• **Exercise directions**
Copy out exactly the stretch of the listing below that begins at the line containing "u_core.rsp_ch.segment_length | 4 |" and ends at the line containing "flip-flops: 1 / 0.37", and copy nothing outside it.
*** Data for review ***
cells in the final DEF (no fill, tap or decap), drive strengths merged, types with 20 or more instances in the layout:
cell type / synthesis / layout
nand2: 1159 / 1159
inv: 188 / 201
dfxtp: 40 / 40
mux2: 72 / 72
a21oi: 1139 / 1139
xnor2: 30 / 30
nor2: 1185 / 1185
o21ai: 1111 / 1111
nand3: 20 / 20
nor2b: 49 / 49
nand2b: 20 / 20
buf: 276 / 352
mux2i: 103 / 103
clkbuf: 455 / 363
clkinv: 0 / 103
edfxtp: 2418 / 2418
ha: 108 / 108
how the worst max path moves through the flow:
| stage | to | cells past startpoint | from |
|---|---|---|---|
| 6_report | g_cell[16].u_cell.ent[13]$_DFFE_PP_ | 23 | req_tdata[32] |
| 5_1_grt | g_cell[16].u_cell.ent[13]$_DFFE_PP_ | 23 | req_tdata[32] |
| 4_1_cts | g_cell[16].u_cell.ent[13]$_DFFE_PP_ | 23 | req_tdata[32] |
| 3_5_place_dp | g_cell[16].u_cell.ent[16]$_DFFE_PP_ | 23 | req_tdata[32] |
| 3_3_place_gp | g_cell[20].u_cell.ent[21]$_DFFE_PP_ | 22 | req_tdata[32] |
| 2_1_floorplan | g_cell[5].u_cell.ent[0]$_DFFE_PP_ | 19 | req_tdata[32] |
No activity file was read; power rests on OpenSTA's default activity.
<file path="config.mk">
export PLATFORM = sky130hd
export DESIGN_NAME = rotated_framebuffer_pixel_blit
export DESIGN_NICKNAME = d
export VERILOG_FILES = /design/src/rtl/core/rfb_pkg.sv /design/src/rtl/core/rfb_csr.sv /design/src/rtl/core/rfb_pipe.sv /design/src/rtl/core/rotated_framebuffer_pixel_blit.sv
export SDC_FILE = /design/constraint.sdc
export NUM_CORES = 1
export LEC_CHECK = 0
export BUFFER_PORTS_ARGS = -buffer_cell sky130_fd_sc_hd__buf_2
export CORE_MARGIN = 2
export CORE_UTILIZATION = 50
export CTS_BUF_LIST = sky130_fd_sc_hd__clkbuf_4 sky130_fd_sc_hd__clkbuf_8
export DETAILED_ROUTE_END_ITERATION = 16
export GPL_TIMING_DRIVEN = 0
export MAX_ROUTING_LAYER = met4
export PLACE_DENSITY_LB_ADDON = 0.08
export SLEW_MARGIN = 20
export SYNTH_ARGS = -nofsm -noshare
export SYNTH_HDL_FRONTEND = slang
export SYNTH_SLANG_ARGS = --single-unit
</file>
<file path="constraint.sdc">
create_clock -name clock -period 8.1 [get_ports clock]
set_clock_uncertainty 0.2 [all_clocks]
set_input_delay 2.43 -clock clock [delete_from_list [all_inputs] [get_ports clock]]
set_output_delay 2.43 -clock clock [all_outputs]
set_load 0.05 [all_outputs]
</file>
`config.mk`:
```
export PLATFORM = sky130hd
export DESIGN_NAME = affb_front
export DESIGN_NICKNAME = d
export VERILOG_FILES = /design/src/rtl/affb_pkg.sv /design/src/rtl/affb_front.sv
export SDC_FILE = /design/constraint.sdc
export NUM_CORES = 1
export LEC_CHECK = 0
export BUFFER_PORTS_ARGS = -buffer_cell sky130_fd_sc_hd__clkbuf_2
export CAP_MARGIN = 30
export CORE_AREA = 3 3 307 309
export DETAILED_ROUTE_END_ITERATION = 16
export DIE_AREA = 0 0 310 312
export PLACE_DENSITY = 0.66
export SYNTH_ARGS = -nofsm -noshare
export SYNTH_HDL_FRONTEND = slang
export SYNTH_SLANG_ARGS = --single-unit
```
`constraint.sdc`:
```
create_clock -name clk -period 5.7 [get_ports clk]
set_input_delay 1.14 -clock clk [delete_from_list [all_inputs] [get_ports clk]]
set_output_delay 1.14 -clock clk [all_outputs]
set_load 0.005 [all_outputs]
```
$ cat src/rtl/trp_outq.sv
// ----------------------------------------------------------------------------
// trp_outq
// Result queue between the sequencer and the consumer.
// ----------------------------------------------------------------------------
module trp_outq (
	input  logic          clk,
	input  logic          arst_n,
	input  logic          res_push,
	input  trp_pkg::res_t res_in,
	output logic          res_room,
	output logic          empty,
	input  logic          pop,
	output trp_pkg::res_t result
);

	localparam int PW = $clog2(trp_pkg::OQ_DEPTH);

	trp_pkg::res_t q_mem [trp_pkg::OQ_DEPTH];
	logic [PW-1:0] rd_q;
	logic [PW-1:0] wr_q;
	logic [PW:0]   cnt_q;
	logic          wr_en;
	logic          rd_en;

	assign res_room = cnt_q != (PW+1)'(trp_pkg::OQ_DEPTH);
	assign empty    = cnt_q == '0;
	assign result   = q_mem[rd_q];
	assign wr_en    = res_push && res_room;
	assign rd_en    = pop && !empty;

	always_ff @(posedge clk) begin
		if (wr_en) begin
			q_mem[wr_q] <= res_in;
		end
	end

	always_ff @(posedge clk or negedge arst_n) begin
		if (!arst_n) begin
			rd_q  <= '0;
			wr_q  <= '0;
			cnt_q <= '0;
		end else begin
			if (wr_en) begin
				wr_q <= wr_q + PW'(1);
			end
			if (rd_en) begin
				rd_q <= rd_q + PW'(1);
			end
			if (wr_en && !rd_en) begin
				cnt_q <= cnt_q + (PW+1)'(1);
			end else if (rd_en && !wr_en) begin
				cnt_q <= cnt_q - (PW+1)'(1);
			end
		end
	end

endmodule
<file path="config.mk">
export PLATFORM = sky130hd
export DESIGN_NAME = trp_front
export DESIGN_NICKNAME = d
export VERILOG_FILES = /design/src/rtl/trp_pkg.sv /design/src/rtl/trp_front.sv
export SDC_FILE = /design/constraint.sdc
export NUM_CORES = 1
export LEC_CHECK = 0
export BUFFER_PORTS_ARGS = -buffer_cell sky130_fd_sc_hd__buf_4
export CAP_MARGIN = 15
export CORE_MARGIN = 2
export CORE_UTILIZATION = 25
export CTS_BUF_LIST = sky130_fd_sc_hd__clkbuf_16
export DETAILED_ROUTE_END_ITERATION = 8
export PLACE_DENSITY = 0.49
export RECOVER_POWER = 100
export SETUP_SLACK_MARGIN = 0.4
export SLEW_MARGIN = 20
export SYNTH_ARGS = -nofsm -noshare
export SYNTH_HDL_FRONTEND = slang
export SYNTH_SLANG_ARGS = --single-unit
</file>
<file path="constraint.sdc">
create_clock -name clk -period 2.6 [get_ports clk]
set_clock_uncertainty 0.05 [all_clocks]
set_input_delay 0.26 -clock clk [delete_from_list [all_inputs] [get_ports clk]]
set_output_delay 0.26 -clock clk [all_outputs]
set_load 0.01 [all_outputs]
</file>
*** End of Data for review ***
*** Data for review ***
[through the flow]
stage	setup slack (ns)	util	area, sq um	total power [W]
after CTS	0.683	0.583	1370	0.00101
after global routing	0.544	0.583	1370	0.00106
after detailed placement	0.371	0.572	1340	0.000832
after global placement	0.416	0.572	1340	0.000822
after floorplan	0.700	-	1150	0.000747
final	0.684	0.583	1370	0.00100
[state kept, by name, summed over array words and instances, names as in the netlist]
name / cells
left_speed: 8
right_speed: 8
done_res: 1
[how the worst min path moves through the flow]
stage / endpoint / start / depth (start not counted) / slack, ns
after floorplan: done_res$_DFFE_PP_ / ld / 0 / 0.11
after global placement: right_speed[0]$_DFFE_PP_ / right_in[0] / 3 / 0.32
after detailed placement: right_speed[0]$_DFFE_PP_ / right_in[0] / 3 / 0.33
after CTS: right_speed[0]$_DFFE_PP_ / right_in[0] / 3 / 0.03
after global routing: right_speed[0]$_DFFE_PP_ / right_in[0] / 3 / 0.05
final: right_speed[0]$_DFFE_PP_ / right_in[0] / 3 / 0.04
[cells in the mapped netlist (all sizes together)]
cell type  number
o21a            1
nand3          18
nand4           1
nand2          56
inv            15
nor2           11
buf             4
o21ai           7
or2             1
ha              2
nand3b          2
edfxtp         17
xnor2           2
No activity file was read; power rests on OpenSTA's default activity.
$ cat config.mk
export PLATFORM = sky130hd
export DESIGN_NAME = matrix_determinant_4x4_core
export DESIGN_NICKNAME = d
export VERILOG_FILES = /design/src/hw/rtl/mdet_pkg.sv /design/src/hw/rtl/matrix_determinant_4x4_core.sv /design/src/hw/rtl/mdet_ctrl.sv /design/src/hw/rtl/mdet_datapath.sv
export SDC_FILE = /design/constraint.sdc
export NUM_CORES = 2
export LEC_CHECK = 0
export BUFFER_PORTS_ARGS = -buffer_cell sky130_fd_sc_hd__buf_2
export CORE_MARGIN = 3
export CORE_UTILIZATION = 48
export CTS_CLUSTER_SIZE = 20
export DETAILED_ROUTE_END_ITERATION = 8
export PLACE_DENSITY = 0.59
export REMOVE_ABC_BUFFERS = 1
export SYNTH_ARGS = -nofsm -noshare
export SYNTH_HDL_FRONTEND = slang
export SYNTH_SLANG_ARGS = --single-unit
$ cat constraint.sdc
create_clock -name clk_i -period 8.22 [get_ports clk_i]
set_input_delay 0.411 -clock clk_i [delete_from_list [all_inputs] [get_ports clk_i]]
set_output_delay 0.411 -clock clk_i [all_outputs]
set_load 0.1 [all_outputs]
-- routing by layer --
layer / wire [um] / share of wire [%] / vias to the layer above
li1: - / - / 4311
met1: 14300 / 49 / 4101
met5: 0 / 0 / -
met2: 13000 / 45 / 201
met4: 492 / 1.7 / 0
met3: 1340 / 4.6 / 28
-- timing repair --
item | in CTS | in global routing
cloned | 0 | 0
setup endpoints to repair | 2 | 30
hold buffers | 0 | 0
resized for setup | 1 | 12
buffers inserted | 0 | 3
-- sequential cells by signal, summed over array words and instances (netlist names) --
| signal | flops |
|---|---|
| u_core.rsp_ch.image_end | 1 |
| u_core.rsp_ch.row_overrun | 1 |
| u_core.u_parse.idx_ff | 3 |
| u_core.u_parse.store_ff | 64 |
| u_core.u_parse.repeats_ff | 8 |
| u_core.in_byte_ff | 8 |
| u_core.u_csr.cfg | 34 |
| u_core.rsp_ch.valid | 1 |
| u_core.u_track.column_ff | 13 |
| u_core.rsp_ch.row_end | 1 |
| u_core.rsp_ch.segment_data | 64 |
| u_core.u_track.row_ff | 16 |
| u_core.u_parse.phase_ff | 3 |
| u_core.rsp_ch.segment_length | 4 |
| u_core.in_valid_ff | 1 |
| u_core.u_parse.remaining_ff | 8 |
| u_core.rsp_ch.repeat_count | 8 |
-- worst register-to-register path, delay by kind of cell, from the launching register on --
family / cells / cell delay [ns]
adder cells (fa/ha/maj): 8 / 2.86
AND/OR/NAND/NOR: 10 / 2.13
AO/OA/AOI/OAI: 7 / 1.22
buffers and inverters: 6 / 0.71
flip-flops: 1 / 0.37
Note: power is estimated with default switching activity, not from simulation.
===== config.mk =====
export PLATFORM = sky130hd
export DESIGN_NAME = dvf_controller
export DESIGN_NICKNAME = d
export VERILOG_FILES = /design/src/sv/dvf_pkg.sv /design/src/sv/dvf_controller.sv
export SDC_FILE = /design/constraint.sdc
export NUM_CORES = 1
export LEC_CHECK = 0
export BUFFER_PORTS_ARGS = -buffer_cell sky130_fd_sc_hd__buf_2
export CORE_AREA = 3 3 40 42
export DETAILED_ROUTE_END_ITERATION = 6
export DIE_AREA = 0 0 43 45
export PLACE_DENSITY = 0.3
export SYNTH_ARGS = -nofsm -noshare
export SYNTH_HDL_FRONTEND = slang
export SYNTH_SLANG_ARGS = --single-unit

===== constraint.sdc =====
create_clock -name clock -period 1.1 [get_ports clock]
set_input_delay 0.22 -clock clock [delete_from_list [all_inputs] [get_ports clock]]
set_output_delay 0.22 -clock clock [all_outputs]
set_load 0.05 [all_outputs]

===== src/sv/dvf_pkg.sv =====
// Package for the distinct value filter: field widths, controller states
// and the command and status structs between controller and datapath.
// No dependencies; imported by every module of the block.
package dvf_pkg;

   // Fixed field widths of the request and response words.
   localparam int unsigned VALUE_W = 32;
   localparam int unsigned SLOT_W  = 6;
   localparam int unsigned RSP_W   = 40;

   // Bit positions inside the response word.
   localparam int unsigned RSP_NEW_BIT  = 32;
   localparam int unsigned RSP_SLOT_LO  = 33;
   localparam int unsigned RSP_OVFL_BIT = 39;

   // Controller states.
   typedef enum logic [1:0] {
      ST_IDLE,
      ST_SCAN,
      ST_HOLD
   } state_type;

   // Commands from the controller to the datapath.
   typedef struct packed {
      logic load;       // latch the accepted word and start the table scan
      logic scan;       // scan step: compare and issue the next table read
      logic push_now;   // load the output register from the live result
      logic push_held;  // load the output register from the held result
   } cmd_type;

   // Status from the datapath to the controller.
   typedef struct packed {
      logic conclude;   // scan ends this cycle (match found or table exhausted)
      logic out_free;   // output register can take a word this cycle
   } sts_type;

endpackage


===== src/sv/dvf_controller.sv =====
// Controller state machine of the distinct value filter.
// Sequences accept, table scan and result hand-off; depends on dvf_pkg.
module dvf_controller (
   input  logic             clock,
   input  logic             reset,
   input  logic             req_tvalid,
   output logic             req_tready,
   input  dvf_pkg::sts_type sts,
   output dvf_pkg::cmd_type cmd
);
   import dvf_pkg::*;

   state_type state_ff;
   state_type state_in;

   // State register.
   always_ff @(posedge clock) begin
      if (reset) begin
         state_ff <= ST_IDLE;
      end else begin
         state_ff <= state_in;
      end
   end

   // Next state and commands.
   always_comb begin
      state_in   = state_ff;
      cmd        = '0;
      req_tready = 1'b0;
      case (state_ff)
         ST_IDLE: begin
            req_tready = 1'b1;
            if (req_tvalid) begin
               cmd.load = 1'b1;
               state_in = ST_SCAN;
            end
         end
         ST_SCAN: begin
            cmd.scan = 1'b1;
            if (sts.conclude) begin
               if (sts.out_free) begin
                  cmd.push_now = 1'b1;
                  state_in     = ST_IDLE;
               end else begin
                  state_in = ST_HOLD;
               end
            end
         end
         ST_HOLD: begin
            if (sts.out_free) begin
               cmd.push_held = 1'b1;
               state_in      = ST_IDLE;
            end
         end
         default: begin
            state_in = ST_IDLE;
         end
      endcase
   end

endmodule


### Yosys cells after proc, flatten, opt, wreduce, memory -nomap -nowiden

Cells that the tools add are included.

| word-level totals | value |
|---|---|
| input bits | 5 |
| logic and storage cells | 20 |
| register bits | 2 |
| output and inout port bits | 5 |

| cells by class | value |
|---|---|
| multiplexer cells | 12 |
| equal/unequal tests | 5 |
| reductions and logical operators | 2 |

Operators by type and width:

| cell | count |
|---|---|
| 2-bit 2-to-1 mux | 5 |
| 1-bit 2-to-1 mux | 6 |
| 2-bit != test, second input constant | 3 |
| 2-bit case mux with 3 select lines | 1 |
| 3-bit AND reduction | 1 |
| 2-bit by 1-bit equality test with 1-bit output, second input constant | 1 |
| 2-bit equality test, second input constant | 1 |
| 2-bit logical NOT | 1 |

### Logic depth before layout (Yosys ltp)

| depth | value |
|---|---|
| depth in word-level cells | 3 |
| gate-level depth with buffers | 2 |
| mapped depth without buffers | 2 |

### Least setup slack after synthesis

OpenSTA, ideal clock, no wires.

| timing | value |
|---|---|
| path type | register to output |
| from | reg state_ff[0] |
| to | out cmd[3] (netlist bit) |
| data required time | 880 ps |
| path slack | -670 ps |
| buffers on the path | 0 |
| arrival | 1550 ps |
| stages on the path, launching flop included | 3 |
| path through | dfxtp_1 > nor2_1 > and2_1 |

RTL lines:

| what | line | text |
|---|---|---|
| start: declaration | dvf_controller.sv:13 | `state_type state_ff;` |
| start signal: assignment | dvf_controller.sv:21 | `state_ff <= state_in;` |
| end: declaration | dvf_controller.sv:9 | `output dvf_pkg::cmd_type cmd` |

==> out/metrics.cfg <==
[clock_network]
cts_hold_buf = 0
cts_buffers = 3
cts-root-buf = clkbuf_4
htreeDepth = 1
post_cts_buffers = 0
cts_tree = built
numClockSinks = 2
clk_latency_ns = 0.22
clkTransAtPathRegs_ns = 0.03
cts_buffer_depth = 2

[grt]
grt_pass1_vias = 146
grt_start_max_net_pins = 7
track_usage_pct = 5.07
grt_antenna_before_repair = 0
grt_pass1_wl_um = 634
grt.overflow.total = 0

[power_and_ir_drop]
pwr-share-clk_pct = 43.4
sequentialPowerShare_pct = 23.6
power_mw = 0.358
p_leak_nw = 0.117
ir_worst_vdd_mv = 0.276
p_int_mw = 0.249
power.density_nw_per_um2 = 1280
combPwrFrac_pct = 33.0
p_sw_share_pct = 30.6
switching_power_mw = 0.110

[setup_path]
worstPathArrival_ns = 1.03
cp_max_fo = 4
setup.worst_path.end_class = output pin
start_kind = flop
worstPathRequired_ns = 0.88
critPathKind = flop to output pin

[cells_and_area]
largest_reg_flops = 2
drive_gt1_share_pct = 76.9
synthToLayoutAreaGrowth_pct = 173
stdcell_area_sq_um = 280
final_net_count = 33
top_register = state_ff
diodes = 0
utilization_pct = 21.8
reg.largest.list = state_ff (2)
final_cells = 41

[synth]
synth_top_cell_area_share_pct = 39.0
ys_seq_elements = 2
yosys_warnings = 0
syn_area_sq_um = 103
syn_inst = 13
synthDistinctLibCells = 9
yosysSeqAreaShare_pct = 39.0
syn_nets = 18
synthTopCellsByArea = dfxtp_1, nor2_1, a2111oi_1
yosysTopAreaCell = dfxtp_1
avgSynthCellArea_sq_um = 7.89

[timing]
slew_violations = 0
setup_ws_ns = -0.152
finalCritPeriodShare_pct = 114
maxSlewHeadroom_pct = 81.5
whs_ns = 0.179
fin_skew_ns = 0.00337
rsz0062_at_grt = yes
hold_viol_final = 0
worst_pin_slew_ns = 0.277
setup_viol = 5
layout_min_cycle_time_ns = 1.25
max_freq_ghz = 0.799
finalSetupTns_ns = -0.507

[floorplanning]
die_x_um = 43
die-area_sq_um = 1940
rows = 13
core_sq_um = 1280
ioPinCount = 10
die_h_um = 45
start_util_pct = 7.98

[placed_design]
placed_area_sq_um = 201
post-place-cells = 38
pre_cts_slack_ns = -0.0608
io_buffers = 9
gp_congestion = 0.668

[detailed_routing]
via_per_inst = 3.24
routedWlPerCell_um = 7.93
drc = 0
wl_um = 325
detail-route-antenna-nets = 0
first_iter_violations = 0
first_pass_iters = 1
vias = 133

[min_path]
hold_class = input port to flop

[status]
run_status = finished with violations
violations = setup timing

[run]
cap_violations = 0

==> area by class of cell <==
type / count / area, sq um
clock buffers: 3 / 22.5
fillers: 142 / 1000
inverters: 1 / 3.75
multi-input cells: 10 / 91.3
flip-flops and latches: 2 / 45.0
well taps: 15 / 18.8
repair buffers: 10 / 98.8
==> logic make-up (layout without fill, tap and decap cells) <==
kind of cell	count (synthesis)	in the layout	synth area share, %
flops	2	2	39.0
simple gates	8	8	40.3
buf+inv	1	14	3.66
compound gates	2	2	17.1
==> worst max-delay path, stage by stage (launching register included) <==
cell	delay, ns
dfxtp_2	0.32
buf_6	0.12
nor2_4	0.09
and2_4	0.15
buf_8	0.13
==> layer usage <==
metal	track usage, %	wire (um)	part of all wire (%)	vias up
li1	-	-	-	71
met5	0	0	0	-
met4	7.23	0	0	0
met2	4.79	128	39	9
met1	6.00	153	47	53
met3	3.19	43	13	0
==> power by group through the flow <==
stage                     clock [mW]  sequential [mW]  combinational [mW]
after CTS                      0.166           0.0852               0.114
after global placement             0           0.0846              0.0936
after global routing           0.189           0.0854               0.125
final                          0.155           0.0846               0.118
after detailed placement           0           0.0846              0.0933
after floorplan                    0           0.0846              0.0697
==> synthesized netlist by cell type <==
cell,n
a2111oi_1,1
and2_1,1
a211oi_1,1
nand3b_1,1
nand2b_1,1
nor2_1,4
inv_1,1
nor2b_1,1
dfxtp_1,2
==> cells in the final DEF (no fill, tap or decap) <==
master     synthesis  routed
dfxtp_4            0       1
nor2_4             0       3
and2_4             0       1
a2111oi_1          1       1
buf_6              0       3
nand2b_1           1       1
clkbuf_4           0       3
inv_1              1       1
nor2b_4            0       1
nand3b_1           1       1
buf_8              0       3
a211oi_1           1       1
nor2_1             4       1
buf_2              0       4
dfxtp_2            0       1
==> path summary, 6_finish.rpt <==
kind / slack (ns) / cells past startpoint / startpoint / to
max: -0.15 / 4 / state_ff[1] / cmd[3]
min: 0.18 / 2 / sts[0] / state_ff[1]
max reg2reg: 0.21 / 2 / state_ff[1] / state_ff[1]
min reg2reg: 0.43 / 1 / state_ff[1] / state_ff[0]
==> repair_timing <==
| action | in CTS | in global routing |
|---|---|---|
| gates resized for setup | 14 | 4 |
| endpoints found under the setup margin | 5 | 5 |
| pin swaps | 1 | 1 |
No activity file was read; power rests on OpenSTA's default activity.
*** End of Data for review ***
• **Task answer**
| u_core.rsp_ch.segment_length | 4 |
| u_core.in_valid_ff | 1 |
| u_core.u_parse.remaining_ff | 8 |
| u_core.rsp_ch.repeat_count | 8 |
-- worst register-to-register path, delay by kind of cell, from the launching register on --
family / cells / cell delay [ns]
adder cells (fa/ha/maj): 8 / 2.86
AND/OR/NAND/NOR: 10 / 2.13
AO/OA/AOI/OAI: 7 / 1.22
buffers and inverters: 6 / 0.71
flip-flops: 1 / 0.37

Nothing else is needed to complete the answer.